We all know when it comes to Boris Johnson's approach to politics it is not about what he is doing now – which is essentially to lurch from one gaff to another, each a little less funny than the last – it is about what he will be remembered for.
He wants to be slotted into this country's political history next to his hero Winston Churchill and to do so, he knows he needs to be remembered for one great thing – in Churchill's case the small matter of the Second World War. In Boris' case...well Boris is still working on that.
No doubt he hopes his latest mad-cap scheme, Boris Bridge, will be the one piece of alliterative genius to secure him historical immortality. This bridge would span the width of the English Channel, uniting Britain with France.

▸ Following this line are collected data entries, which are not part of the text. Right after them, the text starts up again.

**src/rtl/pinwheel_regfile_port.sv**
```systemverilog
// pinwheel_regfile_port
// Client-side controller for the pinwheel barrel-threaded register file.
// It owns both read ports and the shared write port of the dual-bank RAM.
// After reset it sweeps every entry to zero, because the block RAM has no
// reset of its own. In RUN it turns per-thread fetch requests into flat
// {thread, reg} addresses and returns operands one cycle later. Those
// operands have x0 forced to zero and a same-cycle writeback forwarded, since
// the RAM returns old data on read-during-write.

module pinwheel_regfile_port #(
    parameter int reg_count    = 32,
    parameter int reg_width    = 32,
    parameter int thread_count = 4,
    localparam int reg_bits    = $clog2(reg_count),
    localparam int thread_bits = $clog2(thread_count),
    localparam int addr_bits   = $clog2(reg_count * thread_count),
    localparam int reg_total   = reg_count * thread_count
) (
    input  logic                   clk,
    input  logic                   rst,
    // operand fetch request
    input  logic                   req_valid,
    output logic                   req_ready,
    input  logic [thread_bits-1:0] req_thread,
    input  logic [reg_bits-1:0]    req_rs1,
    input  logic [reg_bits-1:0]    req_rs2,
    // operand return
    output logic                   op_valid,
    output logic [thread_bits-1:0] op_thread,
    output logic [reg_width-1:0]   op_rs1data,
    output logic [reg_width-1:0]   op_rs2data,
    // writeback
    input  logic                   wb_valid,
    input  logic [thread_bits-1:0] wb_thread,
    input  logic [reg_bits-1:0]    wb_rd,
    input  logic [reg_width-1:0]   wb_data,
    // status
    output logic                   busy,
    // regfile RAM side
    output logic [addr_bits-1:0]   rf_raddr0,
    output logic [addr_bits-1:0]   rf_raddr1,
    input  logic [reg_width-1:0]   rf_rdata0,
    input  logic [reg_width-1:0]   rf_rdata1,
    output logic [addr_bits-1:0]   rf_waddr,
    output logic [reg_width-1:0]   rf_wdata,
    output logic                   rf_wren
);

    typedef enum logic [0:0] {
        ST_CLEAR = 1'b0,
        ST_RUN   = 1'b1
    } state_t;

    localparam logic [addr_bits-1:0] CLR_ZERO  = {addr_bits{1'b0}};
    localparam logic [addr_bits-1:0] CLR_ONE   = addr_bits'(1);
    localparam logic [addr_bits-1:0] CLR_LAST  = addr_bits'(reg_total - 1);
    localparam logic [reg_width-1:0] ZERO_WORD = {reg_width{1'b0}};
    localparam logic [reg_bits-1:0]  REG_X0    = {reg_bits{1'b0}};
    localparam logic [thread_bits-1:0] THREAD_ZERO = {thread_bits{1'b0}};

    // Flat regfile address: thread index in the upper bits, register below.
    function automatic logic [addr_bits-1:0] flat_addr(
        input logic [thread_bits-1:0] thread_idx,
        input logic [reg_bits-1:0]    reg_idx
    );
        flat_addr = addr_bits'({thread_idx, reg_idx});
    endfunction

    // Operand select: x0 wins, then the forwarded same-cycle write, then RAM.
    function automatic logic [reg_width-1:0] pick_operand(
        input logic                 zero_flag,
        input logic                 byp_flag,
        input logic [reg_width-1:0] byp_data,
        input logic [reg_width-1:0] ram_data
    );
        if (zero_flag) begin
            pick_operand = ZERO_WORD;
        end else if (byp_flag) begin
            pick_operand = byp_data;
        end else begin
            pick_operand = ram_data;
        end
    endfunction

    // FSM and sweep counter
    state_t                 state_q, state_d;
    logic [addr_bits-1:0]   clr_idx_q, clr_idx_d;

    // Operand pipeline stage (captured at acceptance, used one cycle later)
    logic                   op_valid_q, op_valid_d;
    logic [thread_bits-1:0] op_thread_q, op_thread_d;
    logic                   rs1_zero_q, rs1_zero_d;
    logic                   rs2_zero_q, rs2_zero_d;
    logic                   rs1_byp_q, rs1_byp_d;
    logic                   rs2_byp_q, rs2_byp_d;
    logic [reg_width-1:0]   byp_data_q, byp_data_d;

    // Combinational helpers
    logic                   req_ready_s;
    logic                   busy_s;
    logic                   rf_wren_s;
    logic [addr_bits-1:0]   rf_waddr_s;
    logic [reg_width-1:0]   rf_wdata_s;
    logic                   accept_s;
    logic                   wb_eff_s;
    logic [addr_bits-1:0]   wb_addr_s;
    logic [addr_bits-1:0]   raddr0_s;
    logic [addr_bits-1:0]   raddr1_s;
    logic                   byp0_s;
    logic                   byp1_s;
    logic [reg_width-1:0]   op_rs1data_s;
    logic [reg_width-1:0]   op_rs2data_s;

    // Read addresses go straight to the RAM so data lands the next cycle.
    always_comb begin
        raddr0_s = flat_addr(req_thread, req_rs1);
        raddr1_s = flat_addr(req_thread, req_rs2);
    end

    // Writeback qualification and same-cycle collision detection per port.
    always_comb begin
        wb_addr_s = flat_addr(wb_thread, wb_rd);
        wb_eff_s  = wb_valid & (wb_rd != REG_X0) & (state_q == ST_RUN) & ~rst;
        byp0_s    = wb_eff_s & (wb_addr_s == raddr0_s);
        byp1_s    = wb_eff_s & (wb_addr_s == raddr1_s);
        accept_s  = req_valid & req_ready_s;
    end

    // FSM state register and clear-sweep counter.
    always_ff @(posedge clk) begin
        if (rst) begin
            state_q   <= ST_CLEAR;
            clr_idx_q <= CLR_ZERO;
        end else begin
            state_q   <= state_d;
            clr_idx_q <= clr_idx_d;
        end
    end

    // FSM next state: sweep every entry once, then stay in RUN until reset.
    always_comb begin
        state_d   = state_q;
        clr_idx_d = clr_idx_q;
        case (state_q)
            ST_CLEAR: begin
                if (clr_idx_q == CLR_LAST) begin
                    state_d   = ST_RUN;
                    clr_idx_d = CLR_ZERO;
                end else begin
                    state_d   = ST_CLEAR;
                    clr_idx_d = clr_idx_q + CLR_ONE;
                end
            end
            ST_RUN: begin
                state_d   = ST_RUN;
                clr_idx_d = CLR_ZERO;
            end
            default: begin
                state_d   = ST_CLEAR;
                clr_idx_d = CLR_ZERO;
            end
        endcase
    end

    // FSM outputs: the sweep owns the write port in CLEAR, writeback in RUN.
    always_comb begin
        req_ready_s = 1'b0;
        busy_s      = 1'b1;
        rf_wren_s   = 1'b0;
        rf_waddr_s  = CLR_ZERO;
        rf_wdata_s  = ZERO_WORD;
        if (rst) begin
            req_ready_s = 1'b0;
            busy_s      = 1'b1;
            rf_wren_s   = 1'b0;
            rf_waddr_s  = CLR_ZERO;
            rf_wdata_s  = ZERO_WORD;
        end else begin
            case (state_q)
                ST_CLEAR: begin
                    req_ready_s = 1'b0;
                    busy_s      = 1'b1;
                    rf_wren_s   = 1'b1;
                    rf_waddr_s  = clr_idx_q;
                    rf_wdata_s  = ZERO_WORD;
                end
                ST_RUN: begin
                    req_ready_s = 1'b1;
                    busy_s      = 1'b0;
                    rf_wren_s   = wb_eff_s;
                    rf_waddr_s  = wb_addr_s;
                    rf_wdata_s  = wb_data;
                end
                default: begin
                    req_ready_s = 1'b0;
                    busy_s      = 1'b1;
                    rf_wren_s   = 1'b0;
                    rf_waddr_s  = CLR_ZERO;
                    rf_wdata_s  = ZERO_WORD;
                end
            endcase
        end
    end

    // Operand stage next state: capture flags and forwarded data on accept.
    always_comb begin
        op_valid_d  = accept_s;
        op_thread_d = op_thread_q;
        rs1_zero_d  = rs1_zero_q;
        rs2_zero_d  = rs2_zero_q;
        rs1_byp_d   = rs1_byp_q;
        rs2_byp_d   = rs2_byp_q;
        byp_data_d  = byp_data_q;
        if (accept_s) begin
            op_thread_d = req_thread;
            rs1_zero_d  = (req_rs1 == REG_X0);
            rs2_zero_d  = (req_rs2 == REG_X0);
            rs1_byp_d   = byp0_s;
            rs2_byp_d   = byp1_s;
            byp_data_d  = wb_data;
        end else begin
            op_thread_d = op_thread_q;
            rs1_zero_d  = rs1_zero_q;
            rs2_zero_d  = rs2_zero_q;
            rs1_byp_d   = rs1_byp_q;
            rs2_byp_d   = rs2_byp_q;
            byp_data_d  = byp_data_q;
        end
    end

    // Operand stage registers; reset kills any in-flight operand and
    // parks the zero flags so the data outputs read 0.
    always_ff @(posedge clk) begin
        if (rst) begin
            op_valid_q  <= 1'b0;
            op_thread_q <= THREAD_ZERO;
            rs1_zero_q  <= 1'b1;
            rs2_zero_q  <= 1'b1;
            rs1_byp_q   <= 1'b0;
            rs2_byp_q   <= 1'b0;
            byp_data_q  <= ZERO_WORD;
        end else begin
            op_valid_q  <= op_valid_d;
            op_thread_q <= op_thread_d;
            rs1_zero_q  <= rs1_zero_d;
            rs2_zero_q  <= rs2_zero_d;
            rs1_byp_q   <= rs1_byp_d;
            rs2_byp_q   <= rs2_byp_d;
            byp_data_q  <= byp_data_d;
        end
    end

    // Final operand mux against the RAM data arriving this cycle.
    always_comb begin
        op_rs1data_s = pick_operand(rs1_zero_q, rs1_byp_q, byp_data_q, rf_rdata0);
        op_rs2data_s = pick_operand(rs2_zero_q, rs2_byp_q, byp_data_q, rf_rdata1);
    end

    assign req_ready  = req_ready_s;
    assign busy       = busy_s;
    assign rf_raddr0  = raddr0_s;
    assign rf_raddr1  = raddr1_s;
    assign rf_wren    = rf_wren_s;
    assign rf_waddr   = rf_waddr_s;
    assign rf_wdata   = rf_wdata_s;
    assign op_valid   = op_valid_q;
    assign op_thread  = op_thread_q;
    assign op_rs1data = op_rs1data_s;
    assign op_rs2data = op_rs2data_s;

endmodule

```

During the Anglo-French conference last week Boris piped up that it was “ridiculous” that the two countries, which are only 22 miles apart, are not linked by road. Choosing to ignore the fact we already have the Channel Tunnel, probably because tunnel begins with 't' not 'b' – he said a bridge over the water was the answer.
There have been opponents to the scheme (quelle surprise) – namely architects, bridge builders and the whole maritime industry - who believe it would be nigh on impossible to build such a giant bridge-like structure, chiefly because of how costly it would prove. Others have said that this is not even a unique idea. The possibility of a road bridge over the Channel was previously floated during Margaret Thatcher's reign and was dismissed due to that stretch of water being so busy with ships.
My favourite critique comes from Alan Dunlop, from the school of architecture at Liverpool University, who said: “It would really be cheaper to move France closer.” Projected costs are £120billion.
The official line from misery towers – 10 Downing Street – is there are no plans for a bridge over the Channel. This is despite rumours French President Emmanuel Macron was heard to say; “Yes, let's do it” when Boris mooted the idea. Macron must have been a little high on joy de virve.
Of course this is not Boris' first attempt to secure himself a place in political eternity. Who can forget the Boris Buses, which came about following a competition he launched during his time as London Mayor, to design a bus to replace the iconic Routemaster. The buses hit the roads in 2012 but faced criticism about their cost, problems with their hybrid engines and non-opening windows. Transport for London have said they are not buying any more.
Then there was the £60million cable car over the Thames which opened ahead of the London Olympics in 2012, again during Boris' stint as mayor. He said it was an ideal way of linking north and south London but it was panned over its cost and limited passenger numbers.
Boris Island was another one. Long backed by BoJo as an alternative way of expanding airport provision in south-east England, by making planes land on a purpose-built island on the Thames Estuary, it was rejected in 2014.
Of course there was another bridge – Garden Bridge – a £200million plan to build a bridge covered by trees over the River Thames in central London. This was abandoned just last year when Boris' successor to mayor, Sadiq Khan, rejected it.
So all hopes are focused on Boris Bridge then. And if all else fails, Boris could always play a crucial role in literally moving France closer to Britain. A lasso over the Eiffel Tower and then reeling it in from there should do it. No one would forget that.